Living with her traditional Pakistani-American family, Mother Muneeba (Zenobia Shroff) and Father Yusuf (Mohan Kapoor) make basic existing difficult for Kamala, as they want her to buckle down and study and focus on her own life. The family is planning her older brother Hasan’s wedding, and if you know anything about Pakistani wedding celebrations, it’s an undertaking that can last days. Also hanging over the Khan family is a Dark Curse, which I’m guessing will be explained better and in more depth in coming episodes. The family dynamic is frenetic and staccato dialogue and it’s hard to imagine anyone actually listens to one another, but I don’t have kids so maybe this is normal.
Episode 1 “Generation Why” centers entirely on Kamala’s struggles getting permission to go to Avengercon (inexplicably an evening event) and scoring transportation as she has failed her driver’s license exam. Kamala and her best friend, Bruno (Matt Lintz) are crafting the perfect costume and are desperate to win the cosplay contest. Kamala wears a gauntlet sent by her grandmother from Pakistan, giving her powers like her hero with predictably chaotic results. This origin flip from Terrigen mist to cultural item has some comic fans have been complaining about, but this isn’t about them.
Episode 2 has Kamala dealing with the fallout of accidentally debuting her powers in an uncontrolled public setting and regaining her family’s trust after lying. Her best friend Nakia (Yasmeen Fletcher) wants to run for a position within their community mosque to lobby for better conditions for women. There’s a very clever layperson’s breakdown of the various cliques Nakia has to impress in order to gain votes and it’s one of the gems in the writing for Ms. Marvel. We also have a training montage, and another surprise opportunity to use her powers that doesn’t go exactly as planned.

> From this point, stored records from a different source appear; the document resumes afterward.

File: src/rtl/pgw_pkg.sv
package pgw_pkg;
    typedef enum logic [2:0] {
        S_IDLE,
        S_FETCH_KEY,
        S_COMPARE,
        S_FETCH_DATA,
        S_DONE,
        S_FAULT
    } walk_state_t;

    localparam int WORD_W   = 32;
    localparam int HASH_W   = 23;
    localparam int PAGE_SH  = 12;
endpackage

File: src/rtl/pgw_seg_mux.sv
module pgw_seg_mux #(
    parameter int SEG_CNT = 16,
    parameter int VSID_W  = 24,
    parameter int IDX_W   = $clog2(SEG_CNT)
) (
    input  logic [SEG_CNT*32-1:0] seg_flat,
    input  logic [IDX_W-1:0]      idx,
    output logic [VSID_W-1:0]     vsid
);
    logic [VSID_W-1:0] field [SEG_CNT];

    generate
        for (genvar g = 0; g < SEG_CNT; g++) begin : g_seg
            assign field[g] = seg_flat[g*32 +: VSID_W];
        end
    endgenerate

    assign vsid = field[idx];
endmodule

File: src/rtl/pgw_hash.sv
module pgw_hash #(
    parameter int VSID_W = 24,
    parameter int MASK_W = 9,
    parameter int LOW_W  = 10
) (
    input  logic [VSID_W-1:0] vsid,
    input  logic [15:0]       page_idx,
    input  logic [5:0]        api,
    input  logic              secondary,
    input  logic [MASK_W-1:0] size_mask,
    output logic [31:0]       group_off,
    output logic [31:0]       search_key
);
    localparam int HW = pgw_pkg::HASH_W;

    logic [HW-1:0]     h_pri;
    logic [HW-1:0]     h_sel;
    logic [MASK_W-1:0] upper;

    always_comb begin
        h_pri = {{(HW-16){1'b0}}, page_idx} ^ vsid[HW-1:0];
        h_sel = secondary ? ~h_pri : h_pri;
        upper = h_sel[LOW_W +: MASK_W] & size_mask;
        group_off = ({{(32-MASK_W){1'b0}}, upper} << 16)
                  | ({{(32-LOW_W){1'b0}}, h_sel[LOW_W-1:0]} << 6);
        search_key = {1'b1, vsid, secondary, api};
    end
endmodule

File: src/rtl/hpt_walker.sv
module hpt_walker #(
    parameter int SEG_CNT     = 16,
    parameter int VSID_W      = 24,
    parameter int GROUP_SLOTS = 8,
    parameter int MASK_W      = 9
) (
    input  logic                  clk,
    input  logic                  rst_n,
    input  logic                  req_valid,
    input  logic [31:0]           req_ea,
    input  logic                  req_write,
    input  logic                  req_data_side,
    input  logic [SEG_CNT*32-1:0] seg_regs,
    input  logic [31:0]           table_base,
    output logic                  busy,
    output logic                  mem_req,
    output logic [31:0]           mem_addr,
    input  logic                  mem_valid,
    input  logic [31:0]           mem_rdata,
    output logic                  done,
    output logic                  fault,
    output logic [31:0]           pa,
    input  logic                  ack,
    output logic [1:0]            fault_status,
    output logic [31:0]           fault_addr
);
    import pgw_pkg::*;

    localparam int SEG_IDX_W = $clog2(SEG_CNT);
    localparam int SLOT_W    = $clog2(GROUP_SLOTS);
    localparam logic [SLOT_W-1:0] LAST_SLOT = SLOT_W'(GROUP_SLOTS - 1);
    localparam int ENT_SH    = 3;

    walk_state_t state_q, state_d;

    logic [31:0]        ea_q;
    logic               write_q;
    logic               dside_q;
    logic [VSID_W-1:0]  vsid_q;
    logic [31:0]        base_q;
    logic               sec_q;
    logic [SLOT_W-1:0]  slot_q;
    logic [31:0]        key_word_q;
    logic [31:0]        pa_q;
    logic [1:0]         status_q;
    logic [31:0]        faddr_q;

    logic [VSID_W-1:0]  vsid_sel;
    logic [31:0]        group_off;
    logic [31:0]        search_key;
    logic [31:0]        key_addr;
    logic               key_hit;
    logic               entering_fault;
    logic [31:0]        cap_ea;
    logic               cap_write;
    logic               cap_dside;

    pgw_seg_mux #(.SEG_CNT(SEG_CNT), .VSID_W(VSID_W)) u_seg (
        .seg_flat (seg_regs),
        .idx      (req_ea[31 -: SEG_IDX_W]),
        .vsid     (vsid_sel)
    );

    pgw_hash #(.VSID_W(VSID_W), .MASK_W(MASK_W)) u_hash (
        .vsid       (vsid_q),
        .page_idx   (ea_q[27:12]),
        .api        (ea_q[27:22]),
        .secondary  (sec_q),
        .size_mask  (base_q[MASK_W-1:0]),
        .group_off  (group_off),
        .search_key (search_key)
    );

    assign key_addr = {base_q[31:16], 16'h0} | group_off
                    | {{(32-SLOT_W-ENT_SH){1'b0}}, slot_q, {ENT_SH{1'b0}}};
    assign key_hit  = (key_word_q == search_key);

    // next-state logic
    always_comb begin
        state_d = state_q;
        unique case (state_q)
            S_IDLE:       if (req_valid)
                              state_d = (table_base == 32'h0) ? S_FAULT : S_FETCH_KEY;
            S_FETCH_KEY:  if (mem_valid) state_d = S_COMPARE;
            S_COMPARE: begin
                if (key_hit)                state_d = S_FETCH_DATA;
                else if (slot_q != LAST_SLOT) state_d = S_FETCH_KEY;
                else if (!sec_q)            state_d = S_FETCH_KEY;
                else                        state_d = S_FAULT;
            end
            S_FETCH_DATA: if (mem_valid) state_d = S_DONE;
            S_DONE:       if (ack) state_d = S_IDLE;
            S_FAULT:      if (ack) state_d = S_IDLE;
            default:      state_d = S_IDLE;
        endcase
    end

    // state register
    always_ff @(posedge clk) begin
        if (!rst_n) state_q <= S_IDLE;
        else        state_q <= state_d;
    end

    assign cap_ea         = (state_q == S_IDLE) ? req_ea        : ea_q;
    assign cap_write      = (state_q == S_IDLE) ? req_write     : write_q;
    assign cap_dside      = (state_q == S_IDLE) ? req_data_side : dside_q;
    assign entering_fault = (state_d == S_FAULT) && (state_q != S_FAULT);

    // walk datapath
    always_ff @(posedge clk) begin
        if (!rst_n) begin
            ea_q       <= '0;
            write_q    <= 1'b0;
            dside_q    <= 1'b0;
            vsid_q     <= '0;
            base_q     <= '0;
            sec_q      <= 1'b0;
            slot_q     <= '0;
            key_word_q <= '0;
            pa_q       <= '0;
            status_q   <= '0;
            faddr_q    <= '0;
        end else begin
            if (state_q == S_IDLE && req_valid) begin
                ea_q    <= req_ea;
                write_q <= req_write;
                dside_q <= req_data_side;
                vsid_q  <= vsid_sel;
                base_q  <= table_base;
                sec_q   <= 1'b0;
                slot_q  <= '0;
            end
            if (state_q == S_FETCH_KEY && mem_valid)
                key_word_q <= mem_rdata;
            if (state_q == S_COMPARE && !key_hit) begin
                if (slot_q == LAST_SLOT) begin
                    slot_q <= '0;
                    sec_q  <= 1'b1;
                end else begin
                    slot_q <= slot_q + SLOT_W'(1);
                end
            end
            if (state_q == S_FETCH_DATA && mem_valid)
                pa_q <= {mem_rdata[31:pgw_pkg::PAGE_SH], ea_q[pgw_pkg::PAGE_SH-1:0]};
            if (entering_fault && cap_dside) begin
                status_q <= {cap_write, 1'b1};
                faddr_q  <= cap_ea;
            end
        end
    end

    // outputs
    always_comb begin
        busy         = (state_q != S_IDLE);
        mem_req      = (state_q == S_FETCH_KEY) || (state_q == S_FETCH_DATA);
        mem_addr     = key_addr | ((state_q == S_FETCH_DATA) ? 32'h4 : 32'h0);
        done         = (state_q == S_DONE);
        fault        = (state_q == S_FAULT);
        pa           = pa_q;
        fault_status = status_q;
        fault_addr   = faddr_q;
    end

    // assertions
    p_data_fault_r6: assert property (@(posedge clk) disable iff (!rst_n)
        ($rose(fault) && dside_q) |-> (fault_status[0] && fault_addr == ea_q));

    p_ifault_keep_r7: assert property (@(posedge clk) disable iff (!rst_n)
        ($rose(fault) && !dside_q) |-> ($stable(fault_status) && $stable(fault_addr)));

    p_zero_base_r8: assert property (@(posedge clk) disable iff (!rst_n)
        (!busy && req_valid && table_base == 32'h0) |=> (fault && !mem_req));

    p_accept_r9: assert property (@(posedge clk) disable iff (!rst_n)
        (!busy && req_valid) |=> busy);

    p_hold_r10: assert property (@(posedge clk) disable iff (!rst_n)
        (done && !ack) |=> (done && $stable(pa)));

    p_excl_r10: assert property (@(posedge clk) disable iff (!rst_n)
        $onehot0({done, fault, mem_req}));

    p_mem_hold_r11: assert property (@(posedge clk) disable iff (!rst_n)
        (mem_req && !mem_valid) |=> (mem_req && $stable(mem_addr)));
endmodule

File: config.mk
export PLATFORM = sky130hd
export DESIGN_NAME = hpt_walker
export DESIGN_NICKNAME = d
export VERILOG_FILES = /design/src/rtl/pgw_pkg.sv /design/src/rtl/pgw_seg_mux.sv /design/src/rtl/pgw_hash.sv /design/src/rtl/hpt_walker.sv
export SDC_FILE = /design/constraint.sdc
export NUM_CORES = 1
export LEC_CHECK = 0
export BUFFER_PORTS_ARGS = -buffer_cell sky130_fd_sc_hd__buf_2
export CAP_MARGIN = 30
export CORE_AREA = 5 5 278 280
export DETAILED_ROUTE_END_ITERATION = 16
export DIE_AREA = 0 0 283 285
export PLACE_DENSITY = 0.31
export SYNTH_ARGS = -nofsm -noshare
export SYNTH_HDL_FRONTEND = slang
export SYNTH_SLANG_ARGS = --single-unit
export TNS_END_PERCENT = 1
File: constraint.sdc
create_clock -name clk -period 6.1 [get_ports clk]
set_input_delay 0.61 -clock clk [delete_from_list [all_inputs] [get_ports clk]]
set_output_delay 0.61 -clock clk [all_outputs]
set_load 0.005 [all_outputs]
==> Yosys cells after proc, flatten, opt, wreduce, memory -nomap -nowiden <==
Cells that the tools add are included.
{ "word_totals": {"regBits": 195, "word_cells": 68, "input_bits": 615, "out_inout_bits": 102} }
{ "op_classes": {"order_cmp": 1, "addsub": 1, "bitwise_logic": 8, "n_eq_ne": 10, "muxes": 23, "reduce_logical": 13} }
{ "ops": {"columns": ["operator", "count"], "rows": [
  ["$bmux W24 S4", 1],
  ["$mux W24", 2],
  ["$mux W3", 12],
  ["$eq A32 B32 Y1", 1],
  ["$logic_not A32 Y1", 1],
  ["$mux W32", 1],
  ["$or A32 B3 Y32", 1],
  ["$or A32 B32 Y32", 1],
  ["$or A32 B6 Y32", 1],
  ["$or A25 B16 Y25", 1],
  ["$mux W19", 1],
  ["$not A19 Y19", 1],
  ["$xor A16 B19 Y19", 1],
  ["$pmux W3 S5", 1],
  ["$eq A3 B3 Y1 const B", 4],
  ["$and A9 B9 Y9", 1],
  ["$eq A3 B2 Y1 const B", 2],
  ["$logic_and A1 B1 Y1", 6],
  ["$ne A3 B3 Y1 const B", 2],
  ["$ge A5 B5 Y1 const B", 1],
  ["$mux W1", 5],
  ["$not A4 Y5", 1],
  ["$add A3 B1 Y3 const B", 1],
  ["$eq A3 B1 Y1 const B", 1],
  ["other kinds (6)", 6]
]} }

==> Logic depth before layout (Yosys ltp) <==
{ "logic_depth": {"ltp_word": 8, "ltp_mapped": 10, "mapped_depth_nobuf": 7} }

==> Cells and area by module <==
From an unflattened synthesis, not the netlist that was laid out.
{ "unflattened": {"hier_cells": 1320, "area_unflattened_um2": 11651.2} }
{ "modules_own_cells": {"columns": ["mod", "cells_each", "area_per_inst_um2", "n_inst", "seq_area_each_um2"], "rows": [
  ["hpt_walker", 1028, 8082.8, 1, 3763.6],
  ["pgw_seg_mux", 205, 2811.4, 1, 0.0],
  ["pgw_hash", 87, 757.0, 1, 0.0]
]} }

==> Worst setup path after synthesis <==
OpenSTA, ideal clock, no wires.
{ "synth_timing": {"path_type": "input-to-reg", "start": "in req_ea[31]", "end": "reg vsid_q[10]", "setup_slack_ns": 3.750, "stages": 7, "path_buffers": 3, "arrival_time_ns": 2.218, "required_time_ns": 5.968, "setup_time_ns": 0.132, "path_cell_list": "buf_2 buf_2 clkbuf_1 mux4_2 mux4_2 nand2_1 a21oi_1"} }
{ "synth_via": {"elab_chain_len": 4} }
{ "synth_rtl": {"columns": ["item", "line_no", "text"], "rows": [
  ["from (decl)", "hpt_walker.sv:10", "input logic [31:0] req_ea,"],
  ["$not A4 Y5 (not written as such)", "pgw_seg_mux.sv:18", "assign vsid = field[idx];"],
  ["$bmux W24 S4", "pgw_seg_mux.sv:18", null],
  ["$mux W24 (not written as such) (2 in series)", "pgw_seg_mux.sv:18", null],
  ["to (signal assigned)", "hpt_walker.sv:128", "vsid_q <= vsid_sel;"],
  ["to (decl)", "hpt_walker.sv:39", "logic [VSID_W-1:0] vsid_q;"]
]} }
Every way passes these cells. The select of a mux whose other input is x is not followed.
A chain may end at the register's enable or synchronous reset.

==> Final worst setup path <==
{ "layout_timing": {"start": "reg vsid_q[2]", "end": "reg faddr_q[1] (netlist: fault_addr[1])"} }
{ "layout_via": {"elab_chain_len": 6} }
{ "layout_rtl": {"columns": ["item", "line_no", "text"], "rows": [
  ["$eq A32 B32 Y1", "hpt_walker.sv:76", "assign key_hit = (key_word_q == search_key);"],
  ["$mux W3", "hpt_walker.sv:86", "if (key_hit) state_d = S_FETCH_DATA;"],
  ["$pmux W3 S5", "hpt_walker.sv:81", "unique case (state_q)"],
  ["$eq A3 B3 Y1", "hpt_walker.sv:107", "assign entering_fault = (state_d == S_FAULT) && (state_q != S_FAULT);"],
  ["$logic_and A1 B1 Y1", "hpt_walker.sv:107", null],
  ["$logic_and A1 B1 Y1", "hpt_walker.sv:145", "if (entering_fault && cap_dside) begin"],
  ["to (signal assigned)", "hpt_walker.sv:147", "faddr_q <= cap_ea;"],
  ["to (decl)", "hpt_walker.sv:46", "logic [31:0] faddr_q;"]
]} }
Every way passes these cells.

==> run summary <==
Outcome
• finished clean — run status

Yosys
• 9.22 µm² — syn avg cell area
• 1,177 — number of cells produced by synthesis
• 0 — number of flops mapped to enable cells by yosys
• dfxtp_1 (35%), mux4_2 (25%), nand2_1 (12%) — largest cells by area after synthesis
• 0 — fraction of registers with async set/reset
• 0 — count of synthesis-stage warnings from yosys
• dfxtp_1 — dominant cell type by area after synthesis
• 188 — Yosys reg bits
• 40 — number of distinct library cells after synthesis
• 0.347 — sequential cell area fraction in the yosys report
• 0.347 — fraction of synthesized cell area taken by the top area cell type
• 10,900 µm² — mapped cell area
• dfxtp_1 — leading register cell type out of synthesis

Global route
• 0 — aggregate global routing overflow
• 86 — maximum number of pins on one net before global-route repair
• 11,660 — vias in the first global route
• 84 — number of antenna violations at the first check in global routing
• 94,800 µm — first-pass GRT wire length
• 0.167 — All-Layer GR Usage

STA
• 0 — number of failing hold endpoints at the final stage
• 3360 ps — crit path time final
• 0 — max-slew violation total from the final report
• 0 ps — Setup Total Neg Slack
• 0.550 — final worst path period share
• 298 MHz — Max Fclk
• 0 — Final setup violation count
• 0.360 — relative slew slack
• 960 ps — pin slew with the least headroom to its limit
• false — setup repair after global routing missed its margin
• 19.7 ps — Setup Skew

Routing
• 5 — First-pass DRT Iterations
• 11,236 — routed vias
• 4.16 — detail-routed via count per cell
• 25.9 µm — average wire per cell in the routed design
• 499 — count of routing violations after the opening detailed-route iteration
• 70,000 µm — routed wire length
• 0 — final antenna-violating net count
• 0 — DRC violation count after routing

Clock network
• 0 — post-CTS setup repair buffer count
• 0 — # resized after CTS
• built — clock tree from TritonCTS
• 0 — cts hold-fix bufs
• 17 — clock buffer count from CTS
• 2 — buffers from clock root to sink, at most
• 90 ps — clock slew seen by the registers of the worst setup and hold paths
• 188 — Num Clock Sinks
• 460 ps — clock insertion delay at the later pin of the skew report
• 4 — number of H-tree levels
• clkbuf_16 — root buffer selected by CTS

Setup path
• 3740 ps — data arrival time of the worst path
• register — category of the worst setup path capture point
• 24 — critical-path maximum fanout
• reg -> reg — critical path class
• 7 — r2r worst-path depth
• 6490 ps — Worst EP required
• register — nature of the critical path startpoint

Place
• 586 — IO Port Bufs
• 58,800 µm — half-perimeter wire length after detailed placement
• 14,600 µm² — post-place instance area
• 0.930 — final weighted congestion in routability-driven placement

Cells and area
• 2,306 — Net count, final
• 41.3% — signed area change from the synthesized netlist to the final layout
• 6560 µm² — area of the multi-input gates
• 3760 µm² — FF+latch area
• buf_2 — leading cell type in the layout, fill and taps excluded
• buf_2 (584), nand2_1 (335), dfxtp_1 (188) — most frequent cells in the layout
• 8,360 — filler instances
• 15,300 µm² — final standard cell area without fillers
• 0.447 — layout cell share with drive strength beyond 1

Min path
• in -> reg — Hold WC Path Type
• 3 — worst hold path stage count

Die
• 717 — count of pins on the block boundary
• 283 µm — overall die width
• 0.146 — starting density of the core
• 74,200 µm² — placeable core area
• 285 µm — height of the chip
• 100 — row cnt
• 80,700 µm² — Die ar.

Pwr
• 6.52 nW — leakage power summed over all cells
• 222 nW/µm² — total power density per cell area
• 207 µV — peak supply drop

Run
• 0 — # Max-Cap Violations

## layout make-up
type,count,share of cell area
multi-input cells,876,0.428
flip-flops and latches,188,0.245
repair buffers,601,0.199
well taps,969,0.0790
clock buffers,17,0.0277
clock inverters,15,0.0145
diodes,29,0.00473
inverters,5,0.00155
## stage by stage
step	std cells	hold slack, ps	power (mW)	utilization	setup WS, ps
6_report	2700	381	3.41	0.207	2740
5_1_grt	2684	360	3.60	0.206	2530
4_1_cts	2671	340	3.50	0.206	2620
3_5_place_dp	2639	439	2.18	0.197	2620
3_3_place_gp	2639	440	2.18	0.197	2630
2_1_floorplan	1178	437	1.77	-	3750
## Yosys cell counts (9+ instances only)
master / instances
buf_2: 15
nor4_1: 10
buf_4: 11
nand4_1: 10
clkbuf_1: 75
a21oi_1: 155
or3_1: 33
mux2i_1: 33
nand2_1: 335
nor2_1: 75
dfxtp_1: 188
xnor2_1: 63
a21o_1: 9
mux4_2: 120
## registers in the layout, summed over array words and instances, names as in the netlist, 2 cells and up
name,flops
fault_status,2
base_q,25
slot_q,3
vsid_q,24
pa,32
state_q,3
ea_q,32
fault_addr,32
key_word_q,32
## per-layer routing
metal	wire, µm	up-vias	track usage
met5	196	-	0
met4	2610	28	0.0601
met3	4300	165	0.0481
met2	36300	490	0.304
met1	26700	5368	0.185
li1	-	5185	-
## kinds of logic after synthesis
logic type | count (synthesis) | share of synthesized area
compound gates | 175 | 0.0843
xor+xnor | 66 | 0.0533
fa+ha+maj | 2 | 0.00231
buf+inv | 114 | 0.0515
flops | 188 | 0.347
mux | 153 | 0.279
other cells | 1 | 0.000346
simple gates | 478 | 0.182
## where the power goes
group | internal [mW] | switching (mW) | leakage [nW]
clock network | 0.671 | 0.605 | 0.309
logic | 0.374 | 0.414 | 4.68
registers | 1.28 | 0.0606 | 1.53
## worst paths after layout
kind | startpoint | end | slack (ps)
worst max-delay path | vsid_q[2]$_SDFFE_PN0P_ | fault_addr[1]$_SDFFE_PN0P_ | 2740
worst min-delay path | mem_rdata[11] | key_word_q[11]$_SDFFE_PN0P_ | 380
worst max register to register | vsid_q[2]$_SDFFE_PN0P_ | fault_addr[1]$_SDFFE_PN0P_ | 2740
worst min register to register | fault_status[0]$_SDFFE_PN0P_ | fault_status[0]$_SDFFE_PN0P_ | 450
## critical path, stage by stage, from the launching register on
cell	delay (ps)
dfxtp_1	540
xnor2_1	170
nand4_1	170
nor4_1	720
a211oi_1	320
a31oi_4	600
buf_4	500
mux2i_1	230
(Power assumes the default switching activity.)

For a superhero, Kamala is average. She has friends but isn’t wildly popular. She loves her family, but squabbles with her parents. She sneaks out but Learns a Lesson. As of episode 2, she doesn’t even have a nemesis. All of this is great and topical and I applaud any studio that depicts average teens who don’t live in a hotel or drive expensive cars or are vampires dating werewolves, and if I was in the target demographic of 14-17, this show would totally speak to me #fireemoji #heart #marvel4evah.
But I’m a lot older than 16 and hot on the heels of Pixar/Disney’s animated coming of age/inner monster movie, Turning Red (2022), this is very familiar ground. It feels like another “average teen becomes a magical girl and saves the world before curfew.” I know I sound jaded, and in a world of cookie-cutter programming, it’s nice to see a little culture and age diversity actively developed to be wrapped into the overall MCU. We’ll see Kamala Khan again in 2023’s The Marvels with Carol Danvers (Brie Larson) and Monica Rambeau (Teyonah Paris).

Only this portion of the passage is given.